[Dataset records]
+++

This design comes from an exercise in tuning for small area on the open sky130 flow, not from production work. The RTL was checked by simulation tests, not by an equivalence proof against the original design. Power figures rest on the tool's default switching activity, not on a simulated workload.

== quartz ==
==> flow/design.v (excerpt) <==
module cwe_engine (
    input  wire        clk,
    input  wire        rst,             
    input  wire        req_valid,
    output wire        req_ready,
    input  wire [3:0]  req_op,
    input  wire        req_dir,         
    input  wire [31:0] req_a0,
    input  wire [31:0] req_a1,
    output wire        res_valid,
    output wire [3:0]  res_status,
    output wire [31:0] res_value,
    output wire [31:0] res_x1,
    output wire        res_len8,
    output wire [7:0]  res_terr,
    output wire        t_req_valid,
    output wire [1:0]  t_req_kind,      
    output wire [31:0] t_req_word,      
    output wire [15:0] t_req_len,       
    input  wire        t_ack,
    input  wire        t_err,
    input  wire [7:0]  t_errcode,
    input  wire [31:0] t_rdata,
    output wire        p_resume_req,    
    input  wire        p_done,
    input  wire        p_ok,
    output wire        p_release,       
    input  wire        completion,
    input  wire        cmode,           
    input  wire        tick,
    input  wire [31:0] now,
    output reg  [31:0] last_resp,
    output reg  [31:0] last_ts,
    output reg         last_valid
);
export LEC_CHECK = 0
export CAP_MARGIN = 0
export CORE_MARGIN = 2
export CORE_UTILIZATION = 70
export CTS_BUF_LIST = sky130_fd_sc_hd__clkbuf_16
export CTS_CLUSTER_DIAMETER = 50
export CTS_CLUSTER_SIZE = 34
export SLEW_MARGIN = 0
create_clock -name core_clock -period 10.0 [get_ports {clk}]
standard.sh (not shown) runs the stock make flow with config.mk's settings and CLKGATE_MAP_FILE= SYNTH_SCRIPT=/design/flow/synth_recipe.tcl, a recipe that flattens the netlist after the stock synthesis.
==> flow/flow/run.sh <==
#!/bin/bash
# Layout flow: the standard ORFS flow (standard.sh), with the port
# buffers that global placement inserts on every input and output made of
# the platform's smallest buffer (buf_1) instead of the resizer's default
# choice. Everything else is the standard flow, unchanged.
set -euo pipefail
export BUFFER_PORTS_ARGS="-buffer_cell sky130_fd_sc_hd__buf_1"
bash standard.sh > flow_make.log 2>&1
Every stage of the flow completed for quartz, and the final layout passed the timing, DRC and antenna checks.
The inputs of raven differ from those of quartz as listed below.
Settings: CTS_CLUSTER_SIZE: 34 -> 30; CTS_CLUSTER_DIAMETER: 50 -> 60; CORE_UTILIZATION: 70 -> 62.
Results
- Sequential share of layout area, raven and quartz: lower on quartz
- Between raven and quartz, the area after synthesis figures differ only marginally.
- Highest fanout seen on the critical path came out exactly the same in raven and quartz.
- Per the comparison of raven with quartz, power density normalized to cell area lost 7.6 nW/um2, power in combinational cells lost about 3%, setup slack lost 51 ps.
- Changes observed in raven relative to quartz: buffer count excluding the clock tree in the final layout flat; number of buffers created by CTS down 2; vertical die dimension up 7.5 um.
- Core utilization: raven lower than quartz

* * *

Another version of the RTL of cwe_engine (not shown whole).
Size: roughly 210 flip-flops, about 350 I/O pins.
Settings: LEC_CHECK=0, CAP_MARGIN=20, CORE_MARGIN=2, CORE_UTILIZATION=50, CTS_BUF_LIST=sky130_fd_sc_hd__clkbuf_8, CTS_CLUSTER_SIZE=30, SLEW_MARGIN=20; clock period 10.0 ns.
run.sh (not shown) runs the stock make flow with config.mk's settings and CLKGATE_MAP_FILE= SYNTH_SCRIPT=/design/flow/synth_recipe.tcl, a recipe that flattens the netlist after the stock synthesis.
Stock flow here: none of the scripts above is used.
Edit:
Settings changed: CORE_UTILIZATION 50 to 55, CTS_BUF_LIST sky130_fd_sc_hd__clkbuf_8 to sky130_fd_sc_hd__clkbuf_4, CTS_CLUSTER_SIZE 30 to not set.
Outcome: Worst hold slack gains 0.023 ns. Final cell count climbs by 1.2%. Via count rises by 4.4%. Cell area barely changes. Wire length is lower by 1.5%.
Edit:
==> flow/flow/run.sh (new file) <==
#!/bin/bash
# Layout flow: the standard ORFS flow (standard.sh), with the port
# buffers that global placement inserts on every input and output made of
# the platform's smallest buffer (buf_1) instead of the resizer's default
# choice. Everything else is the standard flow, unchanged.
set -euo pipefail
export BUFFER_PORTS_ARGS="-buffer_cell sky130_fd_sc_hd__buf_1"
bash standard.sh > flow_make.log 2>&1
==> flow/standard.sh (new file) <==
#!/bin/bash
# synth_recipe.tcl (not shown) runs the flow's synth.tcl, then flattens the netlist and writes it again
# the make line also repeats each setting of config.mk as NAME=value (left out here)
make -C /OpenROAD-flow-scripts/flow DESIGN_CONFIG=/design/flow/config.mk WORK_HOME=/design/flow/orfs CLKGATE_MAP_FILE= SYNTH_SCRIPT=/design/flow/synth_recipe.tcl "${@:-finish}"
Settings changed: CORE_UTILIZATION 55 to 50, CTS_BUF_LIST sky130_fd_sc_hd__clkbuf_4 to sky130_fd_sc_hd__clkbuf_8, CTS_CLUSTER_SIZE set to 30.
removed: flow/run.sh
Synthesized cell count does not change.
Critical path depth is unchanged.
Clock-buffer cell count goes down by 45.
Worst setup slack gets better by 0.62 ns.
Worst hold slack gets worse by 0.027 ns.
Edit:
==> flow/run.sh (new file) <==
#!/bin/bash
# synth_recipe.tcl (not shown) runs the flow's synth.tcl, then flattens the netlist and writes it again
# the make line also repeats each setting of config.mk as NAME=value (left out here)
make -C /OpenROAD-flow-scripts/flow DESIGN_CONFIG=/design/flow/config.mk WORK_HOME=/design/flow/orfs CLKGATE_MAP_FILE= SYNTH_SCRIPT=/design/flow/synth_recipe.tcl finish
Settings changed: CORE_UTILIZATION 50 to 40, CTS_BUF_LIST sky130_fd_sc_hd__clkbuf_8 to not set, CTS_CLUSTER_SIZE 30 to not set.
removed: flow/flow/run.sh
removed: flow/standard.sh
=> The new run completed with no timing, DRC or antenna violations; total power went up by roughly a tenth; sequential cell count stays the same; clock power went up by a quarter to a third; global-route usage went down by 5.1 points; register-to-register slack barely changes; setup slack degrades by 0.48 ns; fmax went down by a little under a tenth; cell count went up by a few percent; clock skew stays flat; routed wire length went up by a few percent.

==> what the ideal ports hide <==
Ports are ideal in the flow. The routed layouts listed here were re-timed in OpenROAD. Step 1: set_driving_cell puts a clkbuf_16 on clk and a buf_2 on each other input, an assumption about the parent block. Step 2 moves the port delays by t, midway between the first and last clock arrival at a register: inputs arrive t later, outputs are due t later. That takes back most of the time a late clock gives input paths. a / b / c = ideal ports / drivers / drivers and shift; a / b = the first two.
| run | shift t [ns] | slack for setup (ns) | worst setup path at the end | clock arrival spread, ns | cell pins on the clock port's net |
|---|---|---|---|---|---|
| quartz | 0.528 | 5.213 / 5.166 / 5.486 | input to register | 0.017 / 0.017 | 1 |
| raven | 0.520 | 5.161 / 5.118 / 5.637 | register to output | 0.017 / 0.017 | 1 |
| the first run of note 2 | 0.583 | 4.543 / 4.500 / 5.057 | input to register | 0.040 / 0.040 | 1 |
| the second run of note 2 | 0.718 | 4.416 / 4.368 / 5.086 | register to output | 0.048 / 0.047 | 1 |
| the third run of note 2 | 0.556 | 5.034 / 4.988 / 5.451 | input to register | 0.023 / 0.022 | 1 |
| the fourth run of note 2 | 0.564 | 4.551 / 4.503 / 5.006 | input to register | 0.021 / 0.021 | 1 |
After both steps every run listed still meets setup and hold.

+++

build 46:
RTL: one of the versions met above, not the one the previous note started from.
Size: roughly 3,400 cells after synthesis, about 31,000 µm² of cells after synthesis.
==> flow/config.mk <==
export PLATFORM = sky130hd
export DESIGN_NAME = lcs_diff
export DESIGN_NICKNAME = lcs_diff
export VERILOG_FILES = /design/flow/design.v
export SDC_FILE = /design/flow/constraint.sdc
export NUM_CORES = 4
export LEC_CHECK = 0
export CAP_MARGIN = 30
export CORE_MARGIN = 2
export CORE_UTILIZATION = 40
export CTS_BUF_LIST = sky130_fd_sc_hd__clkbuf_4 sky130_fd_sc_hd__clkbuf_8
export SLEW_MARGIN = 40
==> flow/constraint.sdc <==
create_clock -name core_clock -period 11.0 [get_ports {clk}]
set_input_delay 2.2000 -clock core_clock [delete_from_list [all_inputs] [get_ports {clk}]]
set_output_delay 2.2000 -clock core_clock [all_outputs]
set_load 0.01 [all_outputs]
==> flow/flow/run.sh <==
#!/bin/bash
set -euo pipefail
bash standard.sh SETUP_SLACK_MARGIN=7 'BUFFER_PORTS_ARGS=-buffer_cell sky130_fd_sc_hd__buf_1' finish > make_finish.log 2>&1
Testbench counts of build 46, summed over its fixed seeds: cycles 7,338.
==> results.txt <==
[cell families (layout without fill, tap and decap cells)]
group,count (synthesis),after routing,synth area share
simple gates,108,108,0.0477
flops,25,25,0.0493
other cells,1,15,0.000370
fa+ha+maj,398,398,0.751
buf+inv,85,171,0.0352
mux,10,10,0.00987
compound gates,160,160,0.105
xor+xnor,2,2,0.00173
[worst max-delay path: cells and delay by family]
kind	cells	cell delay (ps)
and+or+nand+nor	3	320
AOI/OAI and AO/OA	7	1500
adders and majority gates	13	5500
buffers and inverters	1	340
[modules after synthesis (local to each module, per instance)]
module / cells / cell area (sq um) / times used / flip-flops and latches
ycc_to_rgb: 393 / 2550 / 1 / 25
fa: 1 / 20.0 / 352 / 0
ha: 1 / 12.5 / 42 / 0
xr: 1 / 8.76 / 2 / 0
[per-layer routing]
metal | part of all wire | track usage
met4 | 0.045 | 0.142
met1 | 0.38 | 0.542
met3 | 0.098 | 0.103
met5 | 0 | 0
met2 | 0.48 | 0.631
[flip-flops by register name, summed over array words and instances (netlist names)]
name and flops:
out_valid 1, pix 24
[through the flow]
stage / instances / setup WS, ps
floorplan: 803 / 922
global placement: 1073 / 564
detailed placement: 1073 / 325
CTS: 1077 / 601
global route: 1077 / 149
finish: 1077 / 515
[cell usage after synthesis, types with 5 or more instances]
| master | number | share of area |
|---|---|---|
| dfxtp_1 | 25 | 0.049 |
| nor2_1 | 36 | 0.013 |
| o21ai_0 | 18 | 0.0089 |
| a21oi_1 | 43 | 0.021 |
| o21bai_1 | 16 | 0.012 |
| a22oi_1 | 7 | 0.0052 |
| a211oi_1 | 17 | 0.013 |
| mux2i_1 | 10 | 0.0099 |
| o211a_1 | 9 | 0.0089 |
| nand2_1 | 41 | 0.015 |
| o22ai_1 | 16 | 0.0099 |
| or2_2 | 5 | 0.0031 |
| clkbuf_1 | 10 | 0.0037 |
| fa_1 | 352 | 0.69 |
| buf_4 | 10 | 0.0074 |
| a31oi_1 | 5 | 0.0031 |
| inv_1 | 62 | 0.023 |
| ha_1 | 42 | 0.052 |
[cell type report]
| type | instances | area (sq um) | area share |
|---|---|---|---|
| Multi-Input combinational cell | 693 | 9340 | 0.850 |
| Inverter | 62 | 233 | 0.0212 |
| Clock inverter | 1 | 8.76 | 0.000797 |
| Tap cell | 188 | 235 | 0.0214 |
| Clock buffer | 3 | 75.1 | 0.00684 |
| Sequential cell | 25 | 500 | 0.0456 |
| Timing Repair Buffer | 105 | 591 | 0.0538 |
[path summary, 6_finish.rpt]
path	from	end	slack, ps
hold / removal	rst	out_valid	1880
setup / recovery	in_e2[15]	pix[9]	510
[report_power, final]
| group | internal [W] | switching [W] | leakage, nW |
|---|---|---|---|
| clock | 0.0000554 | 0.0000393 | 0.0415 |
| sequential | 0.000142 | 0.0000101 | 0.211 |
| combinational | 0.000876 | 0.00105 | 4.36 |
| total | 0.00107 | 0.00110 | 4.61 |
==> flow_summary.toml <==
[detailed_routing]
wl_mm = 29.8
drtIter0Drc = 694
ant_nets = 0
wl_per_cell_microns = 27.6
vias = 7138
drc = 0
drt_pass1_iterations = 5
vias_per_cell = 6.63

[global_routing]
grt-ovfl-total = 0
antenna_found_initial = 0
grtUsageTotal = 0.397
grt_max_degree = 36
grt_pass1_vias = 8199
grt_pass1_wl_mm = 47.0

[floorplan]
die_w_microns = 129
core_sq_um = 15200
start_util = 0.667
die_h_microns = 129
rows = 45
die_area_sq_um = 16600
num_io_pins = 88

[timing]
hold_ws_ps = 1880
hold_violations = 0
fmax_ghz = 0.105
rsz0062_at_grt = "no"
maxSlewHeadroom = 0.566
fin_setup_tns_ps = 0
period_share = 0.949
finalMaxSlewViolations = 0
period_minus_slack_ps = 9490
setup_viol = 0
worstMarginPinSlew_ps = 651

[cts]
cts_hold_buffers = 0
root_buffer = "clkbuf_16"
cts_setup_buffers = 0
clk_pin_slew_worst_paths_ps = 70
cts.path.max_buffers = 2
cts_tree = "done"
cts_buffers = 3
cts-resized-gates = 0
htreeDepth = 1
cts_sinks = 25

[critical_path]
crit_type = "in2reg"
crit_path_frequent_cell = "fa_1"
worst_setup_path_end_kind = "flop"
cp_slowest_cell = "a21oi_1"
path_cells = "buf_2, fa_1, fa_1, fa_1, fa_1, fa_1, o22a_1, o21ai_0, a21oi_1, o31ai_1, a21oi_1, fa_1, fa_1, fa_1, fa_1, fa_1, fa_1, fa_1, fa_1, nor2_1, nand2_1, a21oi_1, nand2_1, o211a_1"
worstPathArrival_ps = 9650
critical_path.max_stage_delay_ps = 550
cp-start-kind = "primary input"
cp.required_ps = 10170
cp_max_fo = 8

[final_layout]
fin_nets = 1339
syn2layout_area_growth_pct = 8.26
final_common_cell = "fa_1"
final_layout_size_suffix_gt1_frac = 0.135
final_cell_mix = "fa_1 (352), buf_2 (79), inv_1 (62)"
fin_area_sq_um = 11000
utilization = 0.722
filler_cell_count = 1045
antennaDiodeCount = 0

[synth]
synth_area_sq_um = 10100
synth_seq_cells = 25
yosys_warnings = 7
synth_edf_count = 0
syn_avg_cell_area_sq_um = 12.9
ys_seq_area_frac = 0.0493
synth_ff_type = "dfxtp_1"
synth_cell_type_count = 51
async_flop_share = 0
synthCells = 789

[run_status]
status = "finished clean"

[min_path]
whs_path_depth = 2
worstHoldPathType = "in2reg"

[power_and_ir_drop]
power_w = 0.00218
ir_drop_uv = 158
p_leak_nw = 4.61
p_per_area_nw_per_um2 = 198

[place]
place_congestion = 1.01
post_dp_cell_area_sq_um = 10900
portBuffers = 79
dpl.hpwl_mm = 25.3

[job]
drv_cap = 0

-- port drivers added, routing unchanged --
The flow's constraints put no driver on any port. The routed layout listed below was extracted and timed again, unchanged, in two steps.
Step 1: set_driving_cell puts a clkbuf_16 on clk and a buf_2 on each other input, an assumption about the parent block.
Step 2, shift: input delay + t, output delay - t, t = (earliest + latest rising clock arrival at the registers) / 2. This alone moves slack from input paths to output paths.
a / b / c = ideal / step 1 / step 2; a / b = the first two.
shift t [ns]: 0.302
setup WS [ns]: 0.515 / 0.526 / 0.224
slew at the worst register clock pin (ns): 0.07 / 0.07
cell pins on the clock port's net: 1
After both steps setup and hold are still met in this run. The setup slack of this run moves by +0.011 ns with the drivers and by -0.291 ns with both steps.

+++

• _Problem requirements_
Print exactly the lines above, between the one holding "25 | 0.049 |" and the one holding "16 | 0.0099 |", inclusive, and nothing besides.

• _Response_
| dfxtp_1 | 25 | 0.049 |
| nor2_1 | 36 | 0.013 |
| o21ai_0 | 18 | 0.0089 |
| a21oi_1 | 43 | 0.021 |
| o21bai_1 | 16 | 0.012 |
| a22oi_1 | 7 | 0.0052 |
| a211oi_1 | 17 | 0.013 |
| mux2i_1 | 10 | 0.0099 |
| o211a_1 | 9 | 0.0089 |
| nand2_1 | 41 | 0.015 |
| o22ai_1 | 16 | 0.0099 |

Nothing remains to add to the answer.